In the study reported here, we have mainly focused on the effect of the external electric field on structural properties as well as charge-transfer processes in bulk and bulk-heterojunction systems. Up to now, the P3HT:PCBM-based organic solar cells have been considered to be very prominent candidates in device physics. Even when other polymers in the meantime show better efficiencies, a basic understanding of the P3HT-based material is still of interest. A device based on only neat bulk P3HT polymer does not perform with high efficiency compared to the bulk heterojunction system. Nevertheless, due to our interest in fundamental aspects, we have investigated both bulk and bulk-heterojunction systems. This research shows the electron-hole coherence in neat polymers and also in a practical device. Marcus theory is also applied additionally on the donor-acceptor system to get a complete story on charge-transfer processes. Song et al. [15] have already discussed the charge-transfer processes in a similar kind of system where fullerene was linked with a quarter thiophene. Liu et al. [28] have also reported the absolute rate of charge-separation processes in P3HT:PCBM systems. In our case, we have kept a distance between the donor and acceptor; the donor is modeled with seven monomer units of the thiophene ring. The exciton separation and charge recombination in P3HT:PCBM systems have also been investigated experimentally earlier in presence of an external electric field [6], [29], [30].

On the basis of the earlier studies, it is clear that exciton dissociation into charges across the donor-acceptor interfaces can occur spontaneously with the help of the intrinsic interfacial field without an additional external electric field. Nevertheless, although, an external electric field is not required for the spontaneous generation of charges in donor-acceptor systems, the overall charge generation will be affected by the presence of an electric field in a working device. Very recently, we have also investigated the effect of an external electric field in neat P3HT polymer using ultrafast spectroscopy and found that the external electric field helps to dissociate the bound charge-pair [31], [32], [33]. In parallel, we have found bimolecular recombination processes, which act as a loss channel. So far, theoretical investigations have been more focused on the donor-acceptor-based bulk-heterojunction systems; there, a broad overview of the charge-transfer processes can be found in literature. However, a study of the external-field effect on pure organic semiconductor systems is still missing and is not completely understood. Therefore, we have first performed a theoretical investigation of the bulk material, and then also studied the bulk-heterojunction organic semiconductor. Several parameters are extracted from the theoretical simulations.

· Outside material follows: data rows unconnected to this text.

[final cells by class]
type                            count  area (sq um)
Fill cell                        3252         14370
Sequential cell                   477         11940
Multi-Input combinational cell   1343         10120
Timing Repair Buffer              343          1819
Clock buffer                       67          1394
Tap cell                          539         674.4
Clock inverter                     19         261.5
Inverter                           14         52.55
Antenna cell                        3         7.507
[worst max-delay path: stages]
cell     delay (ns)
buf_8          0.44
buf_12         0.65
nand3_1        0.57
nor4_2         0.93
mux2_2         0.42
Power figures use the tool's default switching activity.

The presentation of our work is divided into three sections; at first, we concentrate on ground-state properties, then we investigate the structural properties (mainly based on a vibrational-mode analysis), and, finally, we explore the excited-state properties and the electron-hole-coherence in organic semiconductor systems.

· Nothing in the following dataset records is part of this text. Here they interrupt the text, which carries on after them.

<file path="src/logic/mwd_params.svh">
// Purpose: Constants for the supervision watchdog and its serial register port
// Assumes: 125 MHz system clock, byte-wide registers
// Notes: Times are kept in their own unit, cycle counts derive from them
// Function
// - Strap low keeps watchdog permanently off
// - Strap capacitor starts watchdog, 31.875 s timeout
// - Strap high starts off, software enable only
// - Enable write then key BBh, else clear
// - No time limit; active only after key
// - Once enabled, cannot disable until reset
// - Service bit write then key AAh next
// - Expiry or wrong second write cancels service
// - Kick pin pulse of 100 ns services
// - Timeout is register value times 125 ms
// - Always time against current timeout value
// - Expiry sets history timeout flag
// - Masked enabled expiry sets status, interrupt low
// - Masked expiry pulses power good low 10 ms
// - Reset mask clear: expiry resets registers
// - Reset mask set: expiry reloads and restarts
// - Interrupts off at power on, global enable
// - Mask one enables; level sources interrupt immediately
// - Status read clears; levels return after 10 us
// - Bytes MSB first, framed by START and STOP
// - Acknowledge master bytes; master acknowledges read bytes
// - Address 0100 plus strapped low three bits
// - Read by pointer write, repeated START, read
`ifndef MWD_PARAMS_SVH
`define MWD_PARAMS_SVH

`define MWD_CLK_NS       8
`define MWD_UNIT_MS      125
`define MWD_UNIT_CYC     ((`MWD_UNIT_MS * 1000000) / `MWD_CLK_NS)
`define MWD_PG_MS        10
`define MWD_PG_CYC       ((`MWD_PG_MS * 1000000 + `MWD_CLK_NS - 1) / `MWD_CLK_NS)
`define MWD_KICK_NS      100
`define MWD_KICK_CYC     ((`MWD_KICK_NS + `MWD_CLK_NS - 1) / `MWD_CLK_NS)
`define MWD_OFF_US       10
`define MWD_OFF_CYC      ((`MWD_OFF_US * 1000 + `MWD_CLK_NS - 1) / `MWD_CLK_NS)

`define MWD_REG_ALARM    8'h00
`define MWD_REG_MASK     8'h01
`define MWD_REG_STAT     8'h02
`define MWD_REG_CTL      8'h04
`define MWD_REG_HIST     8'h05
`define MWD_REG_DEV      8'h06
`define MWD_REG_TOUT     8'h07

`define MWD_KEY_EN       8'hbb
`define MWD_KEY_SVC      8'haa

`define MWD_CTL_EN       4
`define MWD_CTL_INT      3
`define MWD_CTL_PG       2
`define MWD_CTL_RRM      1
`define MWD_CTL_SVC      0
`define MWD_DEV_RST      6
`define MWD_DEV_IEN      5

`define MWD_CTL_RST      8'h04
`define MWD_TOUT_RST     8'hff
`define MWD_CTL_WMASK    8'h1e
`define MWD_MASK_WMASK   8'h7e
`define MWD_HIST_WMASK   8'h1f
`define MWD_DEV_WMASK    8'h32
`define MWD_ALARM_RMASK  8'h7f

`define MWD_ADDR_HI      4'h4
`define MWD_STRAP_LOW    2'b00
`define MWD_STRAP_CAP    2'b01
`define MWD_STRAP_HIGH   2'b10
`define MWD_PIN_RST      8'h03

`endif

</file>
<file path="src/logic/mwd_top_end.sv">
`timescale 1ns/1ns
`default_nettype none
`default_nettype wire

</file>
<file path="src/logic/mwd_pkg.sv">
// Purpose: Types shared by the watchdog supervisor
// Assumes: Constants come from mwd_params.svh
// Notes: Access records carry one register read or write
package mwd_pkg;

  typedef enum logic [4:0]
  {
    MWD_IDLE = 5'b00001,
    MWD_RX   = 5'b00010,
    MWD_ACKD = 5'b00100,
    MWD_TX   = 5'b01000,
    MWD_ACKM = 5'b10000
  } mwd_i2c_st_t;

  typedef enum logic [1:0]
  {
    MWD_PH_ADDR = 2'b00,
    MWD_PH_REG  = 2'b01,
    MWD_PH_DATA = 2'b10
  } mwd_phase_t;

  typedef struct packed
  {
    logic       wr;
    logic       rd;
    logic [7:0] addr;
    logic [7:0] data;
  } mwd_access_t;

endpackage

</file>
<file path="src/logic/mwd_top.sv">
// Purpose: Watchdog supervisor with strapped start mode and serial register port
// Assumes: Alarm status input comes from logic on clk_sys
// Notes: Pins pass two flip-flops before use; serial clock is sampled
`timescale 1ns/1ns
`default_nettype none
`include "mwd_params.svh"
module mwd_top
  import mwd_pkg::*;
#(
  parameter logic [23:0] UNIT_CYC = 24'(`MWD_UNIT_CYC),
  parameter logic [23:0] PG_CYC   = 24'(`MWD_PG_CYC)
)
(
  input  wire logic       clk_sys,
  input  wire logic       reset_n,
  input  wire logic [1:0] watchdog_startup_strap,
  input  wire logic [2:0] i2c_addr_strap,
  input  wire logic       watchdog_kick_pin,
  input  wire logic [7:0] alarm_status_in,
  input  wire logic       scl_in,
  input  wire logic       sda_in,
  output logic            sda_out,
  output logic            sda_oe,
  output logic            interrupt_out_n,
  output logic            power_good_out
);

  logic [7:0]  pin_a_q;
  logic [7:0]  pin_b_q;
  logic        scl_p_q;
  logic        sda_p_q;
  logic [1:0]  start_cnt_q;
  logic        strap_done_q;
  logic [1:0]  strap_q;
  logic [2:0]  addr_q;
  logic        kick_ref_q;
  logic [3:0]  kick_cnt_q;
  mwd_i2c_st_t st_q;
  mwd_phase_t  phase_q;
  logic [3:0]  bit_q;
  logic [7:0]  sr_q;
  logic [7:0]  tx_q;
  logic [7:0]  ptr_q;
  logic        rw_q;
  logic        mack_q;
  mwd_access_t acc_q;
  logic [7:0]  ctl_q;
  logic [7:0]  mask_q;
  logic [7:0]  stat_q;
  logic [7:0]  hist_q;
  logic [7:0]  dev_q;
  logic [7:0]  tout_q;
  logic        wd_active_q;
  logic        en_pend_q;
  logic        svc_pend_q;
  logic [10:0] off_cnt_q;
  logic [23:0] pg_cnt_q;
  logic        expire;
  logic [7:0]  rd_data;

  wire [7:0] pin_raw = {watchdog_startup_strap, i2c_addr_strap, watchdog_kick_pin,
                        scl_in, sda_in};

  always_ff @(posedge clk_sys or negedge reset_n)
  begin
    if (!reset_n)
    begin
      pin_a_q <= `MWD_PIN_RST;
      pin_b_q <= `MWD_PIN_RST;
      scl_p_q <= 1'b1;
      sda_p_q <= 1'b1;
    end
    else
    begin
      pin_a_q <= pin_raw;
      pin_b_q <= pin_a_q;
      scl_p_q <= pin_b_q[1];
      sda_p_q <= pin_b_q[0];
    end
  end

  wire       sda_s   = pin_b_q[0];
  wire       scl_s   = pin_b_q[1];
  wire       kick_s  = pin_b_q[2];
  wire [2:0] addr_s  = pin_b_q[5:3];
  wire [1:0] strap_s = pin_b_q[7:6];

  // Straps are caught once, after the synchronisers have filled
  wire strap_take = !strap_done_q && (start_cnt_q == 2'h3);
  wire strap_low  = (strap_q == `MWD_STRAP_LOW);
  wire strap_cap  = (strap_q == `MWD_STRAP_CAP);

  always_ff @(posedge clk_sys or negedge reset_n)
  begin
    if (!reset_n)
    begin
      start_cnt_q  <= 2'h0;
      strap_done_q <= 1'b0;
      strap_q      <= `MWD_STRAP_HIGH;
      addr_q       <= 3'h0;
    end
    else if (strap_take)
    begin
      strap_done_q <= 1'b1;
      strap_q      <= strap_s;
      addr_q       <= addr_s;
    end
    else if (!strap_done_q)
      start_cnt_q <= start_cnt_q + 2'h1;
  end

  // Kick pin: new level must hold for the minimum pulse time
  wire kick_diff = (kick_s != kick_ref_q);
  wire kick_ok   = kick_diff && (kick_cnt_q == 4'(`MWD_KICK_CYC - 1));

  always_ff @(posedge clk_sys or negedge reset_n)
  begin
    if (!reset_n)
    begin
      kick_ref_q <= 1'b0;
      kick_cnt_q <= 4'h0;
    end
    else
    begin
      kick_ref_q <= kick_ok ? kick_s : kick_ref_q;
      kick_cnt_q <= (kick_diff && !kick_ok) ? kick_cnt_q + 4'h1 : 4'h0;
    end
  end

  wire scl_rise   = scl_s && !scl_p_q;
  wire scl_fall   = !scl_s && scl_p_q;
  wire i2c_start  = scl_s && scl_p_q && !sda_s && sda_p_q;
  wire i2c_stop   = scl_s && scl_p_q && sda_s && !sda_p_q;
  wire addr_match = (sr_q[7:1] == {`MWD_ADDR_HI, addr_q});
  wire rx_done    = (st_q == MWD_RX) && scl_fall && (bit_q == 4'h8);
  wire tx_load    = scl_fall && (((st_q == MWD_ACKD) && rw_q && (phase_q == MWD_PH_ADDR))
                    || ((st_q == MWD_ACKM) && mack_q));
  wire [1:0] ph_next = (phase_q == MWD_PH_ADDR) ? MWD_PH_REG : MWD_PH_DATA;

  always_ff @(posedge clk_sys or negedge reset_n)
  begin
    if (!reset_n)
    begin
      st_q    <= MWD_IDLE;
      phase_q <= MWD_PH_ADDR;
      bit_q   <= 4'h0;
      sr_q    <= 8'h00;
      tx_q    <= 8'h00;
      ptr_q   <= 8'h00;
      rw_q    <= 1'b0;
      mack_q  <= 1'b0;
      sda_oe  <= 1'b0;
    end
    else if (i2c_stop || !strap_done_q)
    begin
      st_q   <= MWD_IDLE;
      sda_oe <= 1'b0;
    end
    else if (i2c_start)
    begin
      st_q    <= MWD_RX;
      phase_q <= MWD_PH_ADDR;
      bit_q   <= 4'h0;
      sda_oe  <= 1'b0;
    end
    else
    begin
      unique case (st_q)
        MWD_IDLE:
          sda_oe <= 1'b0;
        MWD_RX:
          if (scl_rise)
          begin
            sr_q  <= {sr_q[6:0], sda_s};
            bit_q <= bit_q + 4'h1;
          end
          else if (rx_done)
          begin
            st_q   <= (phase_q != MWD_PH_ADDR || addr_match) ? MWD_ACKD : MWD_IDLE;
            sda_oe <= (phase_q != MWD_PH_ADDR || addr_match);
            if (phase_q == MWD_PH_ADDR)
              rw_q <= sr_q[0];
            if (phase_q == MWD_PH_REG)
              ptr_q <= sr_q;
          end
        MWD_ACKD:
          if (scl_fall)
          begin
            bit_q <= 4'h0;
            if (tx_load)
            begin
              st_q   <= MWD_TX;
              tx_q   <= rd_data;
              sda_oe <= !rd_data[7];
            end
            else
            begin
              st_q    <= MWD_RX;
              phase_q <= mwd_phase_t'(ph_next);
              sda_oe  <= 1'b0;
            end
          end
        MWD_TX:
          if (scl_rise)
            bit_q <= bit_q + 4'h1;
          else if (scl_fall && (bit_q == 4'h8))
          begin
            st_q   <= MWD_ACKM;
            sda_oe <= 1'b0;
          end
          else if (scl_fall)
          begin
            tx_q   <= {tx_q[6:0], 1'b0};
            sda_oe <= !tx_q[6];
          end
        MWD_ACKM:
          if (scl_rise)
            mack_q <= !sda_s;
          else if (tx_load)
          begin
            st_q   <= MWD_TX;
            bit_q  <= 4'h0;
            tx_q   <= rd_data;
            sda_oe <= !rd_data[7];
          end
          else if (scl_fall)
            st_q <= MWD_IDLE;
      endcase
    end
  end

  always_ff @(posedge clk_sys or negedge reset_n)
  begin
    if (!reset_n)
    begin
      acc_q   <= '0;
      sda_out <= 1'b0;
    end
    else
    begin
      acc_q.wr   <= rx_done && (phase_q == MWD_PH_DATA);
      acc_q.rd   <= tx_load;
      acc_q.addr <= ptr_q;
      acc_q.data <= sr_q;
      sda_out    <= 1'b0;
    end
  end

  assign rd_data =
    (ptr_q == `MWD_REG_ALARM) ? (alarm_status_in & `MWD_ALARM_RMASK) :
    (ptr_q == `MWD_REG_MASK)  ? mask_q :
    (ptr_q == `MWD_REG_STAT)  ? stat_q :
    (ptr_q == `MWD_REG_CTL)   ? {ctl_q[7:5], ctl_q[4] | wd_active_q, ctl_q[3:1], svc_pend_q} :
    (ptr_q == `MWD_REG_HIST)  ? hist_q :
    (ptr_q == `MWD_REG_DEV)   ? dev_q :
    (ptr_q == `MWD_REG_TOUT)  ? tout_q :
    8'h00;

  wire any_acc  = acc_q.wr || acc_q.rd;
  wire wr_key   = acc_q.wr && (acc_q.addr == `MWD_REG_ALARM);
  wire key_en   = wr_key && (acc_q.data == `MWD_KEY_EN);
  wire key_svc  = wr_key && (acc_q.data == `MWD_KEY_SVC);
  wire wr_ctl   = acc_q.wr && (acc_q.addr == `MWD_REG_CTL);
  wire wr_dev   = acc_q.wr && (acc_q.addr == `MWD_REG_DEV);
  wire rd_stat  = acc_q.rd && (acc_q.addr == `MWD_REG_STAT);
  wire en_start = wr_ctl && acc_q.data[`MWD_CTL_EN] && !wd_active_q && !strap_low;
  wire svc_ok   = svc_pend_q && key_svc && !expire;
  wire regs_rst = (expire && !ctl_q[`MWD_CTL_RRM]) || (wr_dev && acc_q.data[`MWD_DEV_RST]);
  wire ien      = dev_q[`MWD_DEV_IEN];
  wire off_done = (off_cnt_q == 11'h000);
  wire [5:0] lvl_set = alarm_status_in[6:1] & mask_q[6:1]
                       & {6{ien && off_done && !rd_stat}};
  wire wd_set   = expire && ctl_q[`MWD_CTL_INT] && ien;

  // Timer keeps running through a register reset if the strap started it
  always_ff @(posedge clk_sys or negedge reset_n)
  begin
    if (!reset_n)
    begin
      wd_active_q <= 1'b0;
      en_pend_q   <= 1'b0;
      svc_pend_q  <= 1'b0;
      ctl_q       <= `MWD_CTL_RST;
    end
    else if (strap_take)
      wd_active_q <= (strap_s == `MWD_STRAP_CAP);
    else if (regs_rst)
    begin
      wd_active_q <= strap_cap;
      en_pend_q   <= 1'b0;
      svc_pend_q  <= 1'b0;
      ctl_q       <= `MWD_CTL_RST;
    end
    else
    begin
      if (en_start)
      begin
        ctl_q     <= acc_q.data & `MWD_CTL_WMASK;
        en_pend_q <= 1'b1;
      end
      else if (en_pend_q && any_acc)
      begin
        en_pend_q   <= 1'b0;
        wd_active_q <= key_en;
        ctl_q[`MWD_CTL_EN] <= key_en;
      end
      if (wd_active_q && wr_ctl && acc_q.data[`MWD_CTL_SVC])
        svc_pend_q <= 1'b1;
      else if (svc_pend_q && (any_acc || expire))
        svc_pend_q <= 1'b0;
    end
  end

  always_ff @(posedge clk_sys or negedge reset_n)
  begin
    if (!reset_n)
    begin
      mask_q <= 8'h00;
      dev_q  <= 8'h00;
      tout_q <= `MWD_TOUT_RST;
    end
    else if (regs_rst)
    begin
      mask_q <= 8'h00;
      dev_q  <= 8'h00;
      tout_q <= `MWD_TOUT_RST;
    end
    else if (acc_q.wr)
    begin
      if (acc_q.addr == `MWD_REG_MASK)
        mask_q <= acc_q.data & `MWD_MASK_WMASK;
      if (acc_q.addr == `MWD_REG_DEV)
        dev_q <= acc_q.data & `MWD_DEV_WMASK;
      if (acc_q.addr == `MWD_REG_TOUT)
        tout_q <= acc_q.data;
    end
  end

  // Status and history survive a register reset; expiry sets win over clears
  always_ff @(posedge clk_sys or negedge reset_n)
  begin
    if (!reset_n)
    begin
      stat_q    <= 8'h00;
      hist_q    <= 8'h00;
      off_cnt_q <= 11'h000;
      pg_cnt_q  <= 24'h000000;
    end
    else
    begin
      stat_q <= (rd_stat ? 8'h00 : stat_q) | {1'b0, lvl_set, wd_set};
      hist_q <= ((acc_q.wr && acc_q.addr == `MWD_REG_HIST) ? (acc_q.data & `MWD_HIST_WMASK)
                 : hist_q) | {7'h00, expire};
      off_cnt_q <= rd_stat ? 11'(`MWD_OFF_CYC - 1) : (off_done ? 11'h000 : off_cnt_q - 11'h001);
      if (expire && ctl_q[`MWD_CTL_PG])
        pg_cnt_q <= PG_CYC;
      else if (pg_cnt_q != 24'h000000)
        pg_cnt_q <= pg_cnt_q - 24'h000001;
    end
  end

  always_ff @(posedge clk_sys or negedge reset_n)
  begin
    if (!reset_n)
    begin
      interrupt_out_n <= 1'b1;
      power_good_out  <= 1'b0;
    end
    else
    begin
      interrupt_out_n <= !(|stat_q);
      power_good_out  <= !((pg_cnt_q != 24'h000000) || alarm_status_in[0]);
    end
  end

  mwd_wd_timer #(
    .UNIT_CYC (UNIT_CYC)
  ) u_timer (
    .clk_sys  (clk_sys),
    .reset_n  (reset_n),
    .run      (wd_active_q),
    .restart  (svc_ok || kick_ok),
    .period   (tout_q),
    .expire   (expire)
  );

  strap_off_a: assert property (@(posedge clk_sys) disable iff (!reset_n)
    strap_done_q && strap_low |-> !wd_active_q)
    else $error("watchdog active with low strap");

  strap_start_a: assert property (@(posedge clk_sys) disable iff (!reset_n)
    $rose(strap_done_q) |-> (wd_active_q == strap_cap) && (tout_q == `MWD_TOUT_RST))
    else $error("startup mode does not follow strap");

  enable_key_a: assert property (@(posedge clk_sys) disable iff (!reset_n)
    en_pend_q && key_en && !expire && !strap_take |=> wd_active_q)
    else $error("keyed enable not accepted");

  enable_cancel_a: assert property (@(posedge clk_sys) disable iff (!reset_n)
    en_pend_q && any_acc && !key_en && !en_start && !wd_active_q && !regs_rst
    |=> !ctl_q[`MWD_CTL_EN] && !wd_active_q)
    else $error("enable bit kept after wrong access");

  sticky_enable_a: assert property (@(posedge clk_sys) disable iff (!reset_n)
    wd_active_q && !regs_rst |=> wd_active_q)
    else $error("watchdog disabled without register reset");

  svc_cancel_a: assert property (@(posedge clk_sys) disable iff (!reset_n)
    svc_pend_q && expire && !(wd_active_q && wr_ctl) |=> !svc_pend_q)
    else $error("service request survived expiry");

  history_set_a: assert property (@(posedge clk_sys) disable iff (!reset_n)
    expire |=> hist_q[0])
    else $error("history flag not set on expiry");

  irq_pin_a: assert property (@(posedge clk_sys) disable iff (!reset_n)
    wd_set |-> ##1 stat_q[0] ##1 !interrupt_out_n)
    else $error("watchdog interrupt not raised");

  pg_pulse_a: assert property (@(posedge clk_sys) disable iff (!reset_n)
    expire && ctl_q[`MWD_CTL_PG] |-> ##2 !power_good_out [*8])
    else $error("power good pulse missing");

  reg_reset_a: assert property (@(posedge clk_sys) disable iff (!reset_n)
    expire && !ctl_q[`MWD_CTL_RRM] |=> (tout_q == `MWD_TOUT_RST) && (mask_q == 8'h00))
    else $error("registers not reset on expiry");

  off_time_a: assert property (@(posedge clk_sys) disable iff (!reset_n)
    rd_stat && !expire |=> (stat_q[6:1] == 6'h00) [*8])
    else $error("level interrupt back inside off time");

endmodule
`default_nettype wire

</file>
<file path="src/logic/mwd_wd_timer.sv">
// Purpose: Watchdog timeout counter in 125 ms units
// Assumes: Period of zero is never programmed
// Notes: Reloads itself on every expiry
`timescale 1ns/1ns
`default_nettype none
`include "mwd_params.svh"
module mwd_wd_timer
#(
  parameter logic [23:0] UNIT_CYC = 24'(`MWD_UNIT_CYC)
)
(
  input  wire logic       clk_sys,
  input  wire logic       reset_n,
  input  wire logic       run,
  input  wire logic       restart,
  input  wire logic [7:0] period,
  output logic            expire
);

  logic [23:0] pre_q;
  logic [7:0]  units_q;

  wire unit_tick = (pre_q == UNIT_CYC - 24'h000001);
  // Compared each tick, so a new period takes effect at once
  wire hit = unit_tick && (({1'b0, units_q} + 9'h001) >= {1'b0, period});

  always_ff @(posedge clk_sys or negedge reset_n)
  begin
    if (!reset_n)
    begin
      pre_q   <= 24'h000000;
      units_q <= 8'h00;
      expire  <= 1'b0;
    end
    else
    begin
      expire <= run && hit && !restart;
      if (!run || restart || hit)
      begin
        pre_q   <= 24'h000000;
        units_q <= 8'h00;
      end
      else if (unit_tick)
      begin
        pre_q   <= 24'h000000;
        units_q <= units_q + 8'h01;
      end
      else
        pre_q <= pre_q + 24'h000001;
    end
  end

  unit_count_a: assert property (@(posedge clk_sys) disable iff (!reset_n)
    expire |-> $past(units_q) + 8'h01 >= $past(period))
    else $error("expiry before programmed period");

endmodule
`default_nettype wire

</file>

This paper is dedicated to Prof. Wolfgang Kiefer on the occasion of his 80th birthday. His pioneering work in the field of linear and nonlinear Raman spectroscopy [34], [35], [36], [37] contributed significantly to the nowadays great popularity of these techniques in many fields of research. Part of his extensive work also gave valuable insights into structural and dynamic properties of inorganic semiconductor nanostructures [38], [39], [40] and organic semiconductor materials [41], [42].